Supplied data »
### config.mk
export PLATFORM = sky130hd
export DESIGN_NAME = csr_trap_ctrl_flat
export DESIGN_NICKNAME = d
export VERILOG_FILES = /design/src/rtl/csr_pkg.sv /design/src/rtl/csr_trap_ctrl_if.sv /design/src/rtl/csr_alu.sv /design/src/rtl/csr_trap_ctrl.sv /design/src/flat_wrapper.sv
export SDC_FILE = /design/constraint.sdc
export NUM_CORES = 1
export LEC_CHECK = 0
export CAP_MARGIN = 30
export CORE_AREA = 4 4 136 138
export CTS_CLUSTER_DIAMETER = 40
export DETAILED_ROUTE_END_ITERATION = 16
export DIE_AREA = 0 0 140 142
export GPL_TIMING_DRIVEN = 0
export PLACE_DENSITY = 0.81
export SYNTH_ARGS = -nofsm -noshare
export SYNTH_HDL_FRONTEND = slang
export SYNTH_SLANG_ARGS = --single-unit
### constraint.sdc
create_clock -name clk -period 1.9 [get_ports clk]
set_input_delay 0.19 -clock clk [delete_from_list [all_inputs] [get_ports clk]]
set_output_delay 0.19 -clock clk [all_outputs]
set_load 0.005 [all_outputs]
### src/rtl/csr_pkg.sv
// rtl/csr_pkg.sv - shared constants and types for the CSR trap sequencer
//
// Purpose: machine-mode CSR addresses used by trap entry/return, the
//          pipeline CSR op encodings, the sequencer state enum and the
//          pending-redirect kind.
// Ports:   none (package)
package csr_pkg;

  localparam logic [11:0] CSR_MTVEC  = 12'h305;
  localparam logic [11:0] CSR_MEPC   = 12'h341;
  localparam logic [11:0] CSR_MCAUSE = 12'h342;
  localparam logic [11:0] CSR_MTVAL  = 12'h343;

  typedef enum logic [1:0] {
    OP_READ = 2'b00,
    OP_RW   = 2'b01,
    OP_RS   = 2'b10,
    OP_RC   = 2'b11
  } csr_op_e;

  typedef enum logic [2:0] {
    S_IDLE    = 3'd0,
    S_T_EPC   = 3'd1,
    S_T_CAUSE = 3'd2,
    S_T_TVAL  = 3'd3,
    S_REDIR   = 3'd4
  } state_e;

  typedef enum logic {
    K_TRAP = 1'b0,
    K_MRET = 1'b1
  } kind_e;

endpackage

### src/rtl/csr_trap_ctrl_if.sv
// rtl/csr_trap_ctrl_if.sv - request/response and CSR-file port bundle
//
// Purpose: groups the pipeline instruction port, trap and MRET handshakes,
//          the redirect strobe and the CSR-file port of csr_trap_ctrl.
// Modports:
//   slave  - the sequencer (csr_trap_ctrl)
//   master - the surrounding pipeline + csr_file
interface csr_trap_ctrl_if #(
  parameter int XLEN   = 32,
  parameter int ADDR_W = 12
);

  logic              ins_valid;
  logic [1:0]        ins_op;
  logic [ADDR_W-1:0] ins_addr;
  logic [XLEN-1:0]   ins_src;
  logic              ins_ready;
  logic [XLEN-1:0]   ins_rdata;

  logic              trap_valid;
  logic [XLEN-1:0]   trap_pc;
  logic [XLEN-1:0]   trap_cause;
  logic [XLEN-1:0]   trap_tval;
  logic              trap_ready;

  logic              mret_valid;
  logic              mret_ready;

  logic              redir_valid;
  logic [XLEN-1:0]   redir_pc;
  logic              busy;

  logic              csr_we;
  logic [ADDR_W-1:0] csr_addr;
  logic [XLEN-1:0]   csr_wdata;
  logic [XLEN-1:0]   csr_rdata;
  logic [XLEN-1:0]   csr_mtvec;
  logic [XLEN-1:0]   csr_mepc;

  modport slave (
    input  ins_valid, ins_op, ins_addr, ins_src,
    input  trap_valid, trap_pc, trap_cause, trap_tval,
    input  mret_valid,
    input  csr_rdata, csr_mtvec, csr_mepc,
    output ins_ready, ins_rdata, trap_ready, mret_ready,
    output redir_valid, redir_pc, busy,
    output csr_we, csr_addr, csr_wdata
  );

  modport master (
    output ins_valid, ins_op, ins_addr, ins_src,
    output trap_valid, trap_pc, trap_cause, trap_tval,
    output mret_valid,
    output csr_rdata, csr_mtvec, csr_mepc,
    input  ins_ready, ins_rdata, trap_ready, mret_ready,
    input  redir_valid, redir_pc, busy,
    input  csr_we, csr_addr, csr_wdata
  );

endinterface

### src/rtl/csr_alu.sv
// rtl/csr_alu.sv - new-value and write-suppress logic for CSR instructions
//
// Purpose: combinational CSRRW/CSRRS/CSRRC update.
// Ports:
//   op    in   csr op (read-only, RW, RS, RC)
//   src   in   rs1/uimm operand
//   rdata in   current CSR value
//   wdata out  value to write back
//   we    out  1 when the instruction really writes the CSR
module csr_alu
  import csr_pkg::*;
#(
  parameter int XLEN = 32
) (
  input  csr_op_e         op,
  input  logic [XLEN-1:0] src,
  input  logic [XLEN-1:0] rdata,
  output logic [XLEN-1:0] wdata,
  output logic            we
);

  always_comb begin
    wdata = rdata;
    we    = 1'b0;
    unique case (op)
      OP_RW: begin
        wdata = src;
        we    = 1'b1;
      end
      // Set/clear with a zero mask is architecturally a pure read.
      OP_RS: begin
        wdata = rdata | src;
        we    = |src;
      end
      OP_RC: begin
        wdata = rdata & ~src;
        we    = |src;
      end
      default: begin
        wdata = rdata;
        we    = 1'b0;
      end
    endcase
  end

endmodule

### src/rtl/csr_trap_ctrl.sv
// rtl/csr_trap_ctrl.sv - sequencer owning the single CSR-file port
//
// Purpose: arbitrates trap entry, MRET and pipeline CSR instructions onto
//          one CSR-file port. Trap entry writes mepc, mcause, (mtval) on
//          consecutive cycles, then strobes a redirect to mtvec; MRET
//          strobes a redirect to mepc the cycle after acceptance.
// Ports:
//   clk    in  clock
//   rst_n  in  asynchronous active-low reset
//   bus    csr_trap_ctrl_if.slave (ins/trap/mret handshakes, redirect,
//          busy, CSR-file we/addr/wdata/rdata and mtvec/mepc taps)
module csr_trap_ctrl
  import csr_pkg::*;
#(
  parameter int XLEN     = 32,
  parameter int ADDR_W   = 12,
  parameter bit HAS_TVAL = 1'b1
) (
  input  logic           clk,
  input  logic           rst_n,
  csr_trap_ctrl_if.slave bus
);

  state_e          state_q, state_d;
  kind_e           kind_q, kind_d;
  logic [XLEN-1:0] pc_q, cause_q, tval_q;
  logic            trap_acc;
  logic            ins_sel;
  logic [XLEN-1:0] alu_wdata;
  logic            alu_we;

  // Redirect targets are word aligned: the mode bits of mtvec and the low
  // bits of mepc/trap_pc are intentionally dropped.
  logic unused_low_bits;
  assign unused_low_bits = ^{bus.csr_mtvec[1:0], bus.csr_mepc[1:0], bus.trap_pc[1:0]};

  csr_alu #(.XLEN(XLEN)) u_alu (
    .op    (csr_op_e'(bus.ins_op)),
    .src   (bus.ins_src),
    .rdata (bus.csr_rdata),
    .wdata (alu_wdata),
    .we    (alu_we)
  );

  always_ff @(posedge clk or negedge rst_n) begin
    if (!rst_n) begin
      state_q <= S_IDLE;
      kind_q  <= K_TRAP;
      pc_q    <= '0;
      cause_q <= '0;
      tval_q  <= '0;
    end else begin
      state_q <= state_d;
      kind_q  <= kind_d;
      if (trap_acc) begin
        pc_q    <= {bus.trap_pc[XLEN-1:2], 2'b00};
        cause_q <= bus.trap_cause;
        tval_q  <= bus.trap_tval;
      end
    end
  end

  // Next state, handshakes, redirect and CSR address. Kept free of
  // csr_rdata so the combinational read path through csr_file cannot
  // close a loop back into this block.
  always_comb begin
    state_d         = state_q;
    kind_d          = kind_q;
    trap_acc        = 1'b0;
    ins_sel         = 1'b0;
    bus.ins_ready   = 1'b0;
    bus.trap_ready  = 1'b0;
    bus.mret_ready  = 1'b0;
    bus.redir_valid = 1'b0;
    bus.redir_pc    = '0;
    bus.busy        = (state_q != S_IDLE);
    bus.csr_addr    = '0;
    case (state_q)
      S_IDLE: begin
        if (bus.trap_valid) begin
          bus.trap_ready = 1'b1;
          trap_acc       = 1'b1;
          kind_d         = K_TRAP;
          state_d        = S_T_EPC;
        end else if (bus.mret_valid) begin
          bus.mret_ready = 1'b1;
          kind_d         = K_MRET;
          state_d        = S_REDIR;
        end else if (bus.ins_valid) begin
          bus.ins_ready  = 1'b1;
          ins_sel        = 1'b1;
          bus.csr_addr   = bus.ins_addr;
        end
      end
      S_T_EPC: begin
        bus.csr_addr = ADDR_W'(CSR_MEPC);
        state_d      = S_T_CAUSE;
      end
      S_T_CAUSE: begin
        bus.csr_addr = ADDR_W'(CSR_MCAUSE);
        state_d      = HAS_TVAL ? S_T_TVAL : S_REDIR;
      end
      S_T_TVAL: begin
        bus.csr_addr = ADDR_W'(CSR_MTVAL);
        state_d      = S_REDIR;
      end
      S_REDIR: begin
        bus.redir_valid = 1'b1;
        bus.redir_pc    = (kind_q == K_MRET) ? {bus.csr_mepc[XLEN-1:2], 2'b00}
                                             : {bus.csr_mtvec[XLEN-1:2], 2'b00};
        state_d         = S_IDLE;
      end
      default: state_d = S_IDLE;
    endcase
    // While reset is held every request is ignored and the port is quiet.
    if (!rst_n) begin
      state_d         = S_IDLE;
      trap_acc        = 1'b0;
      ins_sel         = 1'b0;
      bus.ins_ready   = 1'b0;
      bus.trap_ready  = 1'b0;
      bus.mret_ready  = 1'b0;
      bus.redir_valid = 1'b0;
      bus.redir_pc    = '0;
      bus.busy        = 1'b0;
      bus.csr_addr    = '0;
    end
  end

  // Write enable/data and instruction read-back.
  always_comb begin
    bus.csr_we    = 1'b0;
    bus.csr_wdata = '0;
    bus.ins_rdata = '0;
    if (rst_n) begin
      case (state_q)
        S_IDLE: begin
          if (ins_sel) begin
            bus.csr_we    = alu_we;
            bus.csr_wdata = alu_wdata;
            bus.ins_rdata = bus.csr_rdata;
          end
        end
        S_T_EPC: begin
          bus.csr_we    = 1'b1;
          bus.csr_wdata = pc_q;
        end
        S_T_CAUSE: begin
          bus.csr_we    = 1'b1;
          bus.csr_wdata = cause_q;
        end
        S_T_TVAL: begin
          bus.csr_we    = 1'b1;
          bus.csr_wdata = tval_q;
        end
        default: begin
          bus.csr_we    = 1'b0;
          bus.csr_wdata = '0;
        end
      endcase
    end
  end

endmodule

### src/flat_wrapper.sv
// flat-port wrapper written by rule: the top's interface ports become plain ports
module csr_trap_ctrl_flat import csr_pkg::*;
#(
  parameter int XLEN     = 32,
  parameter int ADDR_W   = 12,
  parameter bit HAS_TVAL = 1'b1
)
  (clk, rst_n, bus_ins_valid, bus_ins_op, bus_ins_addr, bus_ins_src, bus_trap_valid, bus_trap_pc, bus_trap_cause, bus_trap_tval, bus_mret_valid, bus_csr_rdata, bus_csr_mtvec, bus_csr_mepc, bus_ins_ready, bus_ins_rdata, bus_trap_ready, bus_mret_ready, bus_redir_valid, bus_redir_pc, bus_busy, bus_csr_we, bus_csr_addr, bus_csr_wdata);
  csr_trap_ctrl_if #(.XLEN(XLEN), .ADDR_W(ADDR_W)) bus_i ();
  input  logic clk;
  input  logic rst_n;
  input wire logic [$bits(bus_i.ins_valid)-1:0] bus_ins_valid;
  input wire logic [$bits(bus_i.ins_op)-1:0] bus_ins_op;
  input wire logic [$bits(bus_i.ins_addr)-1:0] bus_ins_addr;
  input wire logic [$bits(bus_i.ins_src)-1:0] bus_ins_src;
  input wire logic [$bits(bus_i.trap_valid)-1:0] bus_trap_valid;
  input wire logic [$bits(bus_i.trap_pc)-1:0] bus_trap_pc;
  input wire logic [$bits(bus_i.trap_cause)-1:0] bus_trap_cause;
  input wire logic [$bits(bus_i.trap_tval)-1:0] bus_trap_tval;
  input wire logic [$bits(bus_i.mret_valid)-1:0] bus_mret_valid;
  input wire logic [$bits(bus_i.csr_rdata)-1:0] bus_csr_rdata;
  input wire logic [$bits(bus_i.csr_mtvec)-1:0] bus_csr_mtvec;
  input wire logic [$bits(bus_i.csr_mepc)-1:0] bus_csr_mepc;
  output wire logic [$bits(bus_i.ins_ready)-1:0] bus_ins_ready;
  output wire logic [$bits(bus_i.ins_rdata)-1:0] bus_ins_rdata;
  output wire logic [$bits(bus_i.trap_ready)-1:0] bus_trap_ready;
  output wire logic [$bits(bus_i.mret_ready)-1:0] bus_mret_ready;
  output wire logic [$bits(bus_i.redir_valid)-1:0] bus_redir_valid;
  output wire logic [$bits(bus_i.redir_pc)-1:0] bus_redir_pc;
  output wire logic [$bits(bus_i.busy)-1:0] bus_busy;
  output wire logic [$bits(bus_i.csr_we)-1:0] bus_csr_we;
  output wire logic [$bits(bus_i.csr_addr)-1:0] bus_csr_addr;
  output wire logic [$bits(bus_i.csr_wdata)-1:0] bus_csr_wdata;
  assign bus_i.ins_valid = bus_ins_valid;
  assign bus_i.ins_op = bus_ins_op;
  assign bus_i.ins_addr = bus_ins_addr;
  assign bus_i.ins_src = bus_ins_src;
  assign bus_i.trap_valid = bus_trap_valid;
  assign bus_i.trap_pc = bus_trap_pc;
  assign bus_i.trap_cause = bus_trap_cause;
  assign bus_i.trap_tval = bus_trap_tval;
  assign bus_i.mret_valid = bus_mret_valid;
  assign bus_i.csr_rdata = bus_csr_rdata;
  assign bus_i.csr_mtvec = bus_csr_mtvec;
  assign bus_i.csr_mepc = bus_csr_mepc;
  assign bus_ins_ready = bus_i.ins_ready;
  assign bus_ins_rdata = bus_i.ins_rdata;
  assign bus_trap_ready = bus_i.trap_ready;
  assign bus_mret_ready = bus_i.mret_ready;
  assign bus_redir_valid = bus_i.redir_valid;
  assign bus_redir_pc = bus_i.redir_pc;
  assign bus_busy = bus_i.busy;
  assign bus_csr_we = bus_i.csr_we;
  assign bus_csr_addr = bus_i.csr_addr;
  assign bus_csr_wdata = bus_i.csr_wdata;
  csr_trap_ctrl #(.XLEN(XLEN), .ADDR_W(ADDR_W), .HAS_TVAL(HAS_TVAL)) u_core (.clk(clk), .rst_n(rst_n), .bus(bus_i));
endmodule
**After elaboration in Yosys (flattened, before gate mapping)**

Index checks and enable logic that the tools add are counted.

- Register bits: 98
- Input port bits: 243
- Output and inout bits: 114

- Eq/ne operators: 8
- Multiplexer cells: 40
- Bitwise logic cells: 3
- Reduce and logical (&&, ||, !) cells: 7

Operators with widths:

| kind | count |
|---|---|
| 32-bit 2-to-1 mux | 8 |
| 32-bit one-hot mux with 4 select lines | 1 |
| 32-bit one-hot mux with 3 select lines | 1 |
| 12-bit 2-to-1 mux | 4 |
| 12-bit one-hot mux with 4 select lines | 1 |
| 32-bit bitwise AND | 1 |
| 32-bit NOT | 1 |
| 32-bit bitwise OR | 1 |
| 32-bit OR reduction | 1 |
| 1-bit 2-to-1 mux | 19 |
| 3-bit one-hot mux with 4 select lines | 1 |
| 3-bit 2-to-1 mux | 3 |
| 3-bit by 2-bit == test with 1-bit output, second input constant | 2 |
| 2-bit == test, second input constant | 2 |
| 4-bit inequality test, second input constant | 1 |
| 1-bit one-hot mux with 2 select lines | 2 |
| 3-bit by 1-bit == test with 1-bit output, second input constant | 1 |
| 3-bit == test, second input constant | 1 |
| 3-bit zero test | 1 |
| 3-bit nonzero test | 1 |
| 3-bit OR reduction | 1 |
| 2-bit by 1-bit == test with 1-bit output, second input constant | 1 |
| 2-bit AND reduction | 1 |
| 2-bit nonzero test | 1 |
| 2-bit OR reduction | 1 |

**Logic depth before layout (Yosys ltp)**

- Depth after elaboration: 8
- Mapped depth: 7
- Gate-level depth less buffers: 4

**Modules after synthesis**

From an unflattened synthesis, not the netlist that was laid out.

- Cells, all modules: 589
- Area, all modules: 6,444.9 um^2

Modules (own cells, without submodules):

| module | times used | cells an instance | area an instance (um^2) |
|---|---|---|---|
| csr_trap_ctrl | 1 | 467 | 5,572.8 |
| csr_alu | 1 | 122 | 872.1 |

**Worst setup path before layout**

No wires, ideal clock.

- Path type: flip-flop to output port
- Start point: register u_core.state_q[1]
- End point: output port bus_csr_wdata[20]
- Arrival time: 1,345 ps
- Required time: 1,710 ps
- Setup slack: 365 ps
- Stages on the path, launching flop included: 7
- Path buffers: 2
- Path through: dfrtp_1 buf_4 nor2_8 nand3_2 buf_4 a211o_1 a21oi_1

- Word-level cells in the longest chain between the ends: 6
- Elaborated cells between the ends (all ways): 9

RTL lines:

| what | line | source |
|---|---|---|
| from (decl) | csr_trap_ctrl.sv:24 | `state_e state_q, state_d;` |
| from (signal assigned) | csr_trap_ctrl.sv:53 | `state_q <= state_d;` |
| 3-bit zero test | csr_trap_ctrl.sv:78, csr_trap_ctrl.sv:136 |  |
| 1-bit 2-to-1 mux | csr_trap_ctrl.sv:78 | `case (state_q)` |
| 1-bit 2-to-1 mux | csr_trap_ctrl.sv:116 | `if (!rst_n) begin` |
| 32-bit 2-to-1 mux | csr_trap_ctrl.sv:138 | `if (ins_sel) begin` |
| 32-bit one-hot mux with 4 select lines (*) | csr_trap_ctrl.sv:136 | `case (state_q)` |
| 32-bit 2-to-1 mux (*) | csr_trap_ctrl.sv:135 | `if (rst_n) begin` |
| to (decl) | flat_wrapper.sv:33 | `output wire logic [$bits(bus_i.csr_wdata)-1:0] bus_csr_wdata;` |

Every way passes the cells marked *; elsewhere a longest branch is shown, timed or not.

**Worst setup path after layout**

- Start point: register u_core.state_q[1]
- End point: output port bus_csr_wdata[22]

The elaborated chain is that of the path after synthesis.

==> out/metrics.sh <==
MIN_PERIOD_NS=2.22
MAX-CAP-VIOLATIONS=0
VIAS=6569
FINAL.SETUP_SKEW_NS=0.00901
SETUP_SLACK_NS=-0.324
MAX-SLEW-MARGIN-REL_PCT=65.7
WORSTPATHCELLLIST='buf_6 > nor2_8 > nand3_4 > clkbuf_16 > a211o_1 > a21oi_2 > clkbuf_2'
CP_SLOWEST_STAGE_DELAY_NS=0.40
YOSYS_REGISTER_BITS=98
HP-CLASS='primary input to asynchronous set/reset pin'
GRT.OVERFLOW.TOTAL=0
WORSTPATHMAXFANOUT=6
RSZ0062_AT_GRT='yes'
DRT_FIRST_PASS_ITERS=7
WORST_SETUP_PATH_END_KIND='output pin'
FMAXACHIEVABLE_MHz=450
ANTENNA_VIOLATIONS_BEFORE_REPAIR=1
CTS.CLK_SLEW.WORST_PATHS_NS=0.07
POST_SYNTH_AND_OR_NAND_NOR_AREA_FRACTION_PCT=11.3
FIRST_GLOBAL_VIAS=6647
POWER.DENSITY_CELL_AREA_nW_PER_UM2=680
FINALWIRELENGTH_MM=28.6
SWITCHING_SHARE_PCT=30.8
NETS=1282
DRT_ITER0_DRC=335
TIMING_WORST_SLEW_PIN_VALUE_NS=0.515
AREA_GROWTH_SYN_TO_LAYOUT_PCT=83.0
CORE_AREA_UM2=17200
MAXIMUM_NUMBER_OF_PINS_ON_ONE_NET_BEFORE_GLOBAL_ROUTE_REPAIR=73
PERIOD_SHARE_PCT=117
UTILIZATION_PCT=66.5
FIRST_PASS_GRT_WIRE_LENGTH_MM=40.6
DRC_ERRORS=0
SYNTHXORXNORAREAFRAC_PCT=4.63
NUMCTSBUFFERS=9
VIA_PER_INST=5.17
SEQ_POWER_SHARE_PCT=39.2
DP.FINAL_HPWL_MM=22.1
TRITONCTS='built'
HOLD_WS_NS=-0.202
DRT-WIRELENGTH-PER-CELL_UM=22.5
COMBINATIONAL_FAMILY_WITH_THE_MOST_AREA_AFTER_SYNTHESIS='multiplexers'
CRITPATHLAUNCHTYPE='flip-flop'
FINALWEIGHTEDCONGESTION=0.935
POWER.CLOCK.FRACTION_PCT=22.2
PEAK_SUPPLY_DROP_mV=0.619
TIMING_MAX_TRANSITION_VIOLATIONS_FINAL=0
FINAL_LAYOUT_SIZE_SUFFIX_GT1_SHARE_PCT=37.8
CLKLATENCYLATEPIN_NS=0.35
SYNTH.LIB_CELLS_USED.DISTINCT=32
PWR-SHARE-COMB_PCT=38.6
SYNTH_COMPOUND_AREA_SHARE_PCT=12.8
CTS_ROOT_BUFFER='sky130_fd_sc_hd__clkbuf_16'
SETUP_VIOL_COUNT_FINAL=154
FINAL_COMMON_CELL='sky130_fd_sc_hd__clkdlybuf4s50_1'
DESIGN.DIE.AREA_UM2=19900
TYPE_OF_THE_SETUP_PATH_WITH_THE_LEAST_SLACK='flip-flop to output pin'
SWITCHING_POWER_TOTAL_mW=2.39
INTPOWER_mW=5.38
POSTSYNTHCELLCOUNT=618
CTS-HTREE-LEVELS=3
REPORT.FINAL.HOLD_VIOL_COUNT=27
DRT.ANTENNA.VIOLATING_NETS=0
GRT_UTIL_OVERALL_PCT=26.7
SYNTH.CELL_AREA_UM2=6240
FLOORPLAN.DIE.HEIGHT_UM=142
YOSYS_WARNINGS=0
PLACE.PORT_BUFFERS=346
LEAK_nW=4.89
FINAL_CELL_MIX='sky130_fd_sc_hd__clkdlybuf4s50_1 (231), sky130_fd_sc_hd__dfrtp_1 (95), sky130_fd_sc_hd__buf_6 (74)'
DIE-WIDTH_UM=140
CP_MAX_STAGE_CELL='sky130_fd_sc_hd__dfrtp_1'
CTS_MAX_PATH_BUFFERS=2
TIMING.CRITICAL_PATH.REQUIRED_NS=1.71
VIOLATIONS_IN_THE_FINAL_REPORTS='negative hold slack, negative setup slack'
SYNTH_MUX_AREA_SHARE_PCT=26.9
CTS_NUM_SINKS=98
PLACEMENT_ROWS=48
AVERAGE_FOOTPRINT_OF_A_SYNTHESIZED_CELL_UM2=10.1
YOSYS.AREA_SHARE.ADDER_PCT=0
CP.ARRIVAL_NS=2.03
IOPINCOUNT=357
START_UTIL_PCT=36.3
OUTCOME='complete, but fails checks'
YS_SEQ_AREA_SHARE_PCT=39.3
## power by group through the flow
stage	clock network [mW]	logic [mW]	registers, mW
floorplan	0	1.38	2.93
finish	1.73	3.00	3.04
detailed placement	0	2.56	3.03
global route	1.86	3.20	3.11
CTS	1.77	2.77	3.02
global placement	0	2.51	3.00
## cells by family after synthesis
| family | after synthesis |
|---|---|
| multiplexers | 156 |
| flip-flops | 98 |
| AND/OR/NAND/NOR | 136 |
| other | 1 |
| XOR/XNOR | 33 |
| buffers and inverters | 59 |
| AO/OA/AOI/OAI | 135 |
## registers in the layout, indices dropped and copies added, names as in the netlist
signal	cells
u_core.tval_q	32
u_core.cause_q	32
u_core.kind_q	1
u_core.state_q	3
u_core.pc_q	30
## timing repair
item                                   CTS  global route
cloned                                   3             3
buffers inserted                        45            16
resized for setup                      533           207
pin swaps                               41            37
setup endpoints to repair              112           197
endpoints found under the hold margin   27            27
## per-stage QoR
step	setup WS [ns]	power, mW	std cells	instance area, µm²	TNS [ns]
floorplan	0.365	4.31	619	6250	0
global placement	-4.44	5.50	1190	9990	-1108.07
detailed placement	-1.28	5.59	1191	10000	-91.03
CTS	-0.337	7.55	1253	10900	-11.42
global route	-0.387	8.16	1270	11400	-29.92
finish	-0.324	7.77	1270	11400	-20.89
## cell usage after synthesis (all sizes together)
cell	n	area (µm²)
or3	2	12.5
nand4	1	6.26
nand4b	1	8.76
a211oi	1	7.51
dfrtp	98	2450
conb	1	3.75
nand2	5	18.8
nand3b	1	7.51
mux2	94	1060
nor2	67	268
nand2b	1	6.26
or2	1	6.26
a31oi	2	12.5
inv	5	18.8
a211o	32	280
nor3	4	20.0
nand3	4	30.0
xnor2	33	289
mux2i	62	621
nor3b	1	18.8
buf	35	224
nor2b	2	12.5
clkbuf	19	71.3
and2	39	244
nor4	7	43.8
a21oi	100	500
## final timing paths
path,startpoint,end,slack [ns],depth (start not counted)
worst max-delay path,u_core.state_q[1],bus_csr_wdata[22],-0.32,7
worst min-delay path,rst_n,u_core.tval_q[29],-0.20,1
worst max register to register,u_core.state_q[1],u_core.pc_q[13],-0.07,10
worst min register to register,u_core.pc_q[2],u_core.pc_q[2],0.49,1
max in group asynchronous,rst_n,u_core.kind_q,1.37,2
min in group clk,bus_mret_valid,u_core.kind_q,0.40,3
## metal layers
metal / wire length, µm / GRT usage, % / vias up
li1: - / - / 3024
met4: 1030 / 9.23 / 0
met5: 0 / 0 / -
met2: 15000 / 48.6 / 289
met1: 10800 / 31.2 / 3193
met3: 1830 / 5.75 / 63
## final cells by class
class	count	area, µm²
fillers	1400	5750
repair buffers	412	3880
multi-input cells	462	3870
flip-flops and latches	98	2460
plain buffers	51	616
well taps	225	282
clock buffers	11	243
clock inverters	5	38.8
inverters	5	35.0
diodes	1	2.50
## critical path: cells and delay by family (launching register included)
family	cells	cell delay [ns]
buffers and inverters	3	0.51
AOI/OAI and AO/OA	2	0.48
DFF	1	0.40
and+or+nand+nor	2	0.30
(Power assumes the default switching activity.)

Work required » Reproduce each line of the entries in which the word "enable" is found.

Answer space »
  // Write enable/data and instruction read-back.
Index checks and enable logic that the tools add are counted.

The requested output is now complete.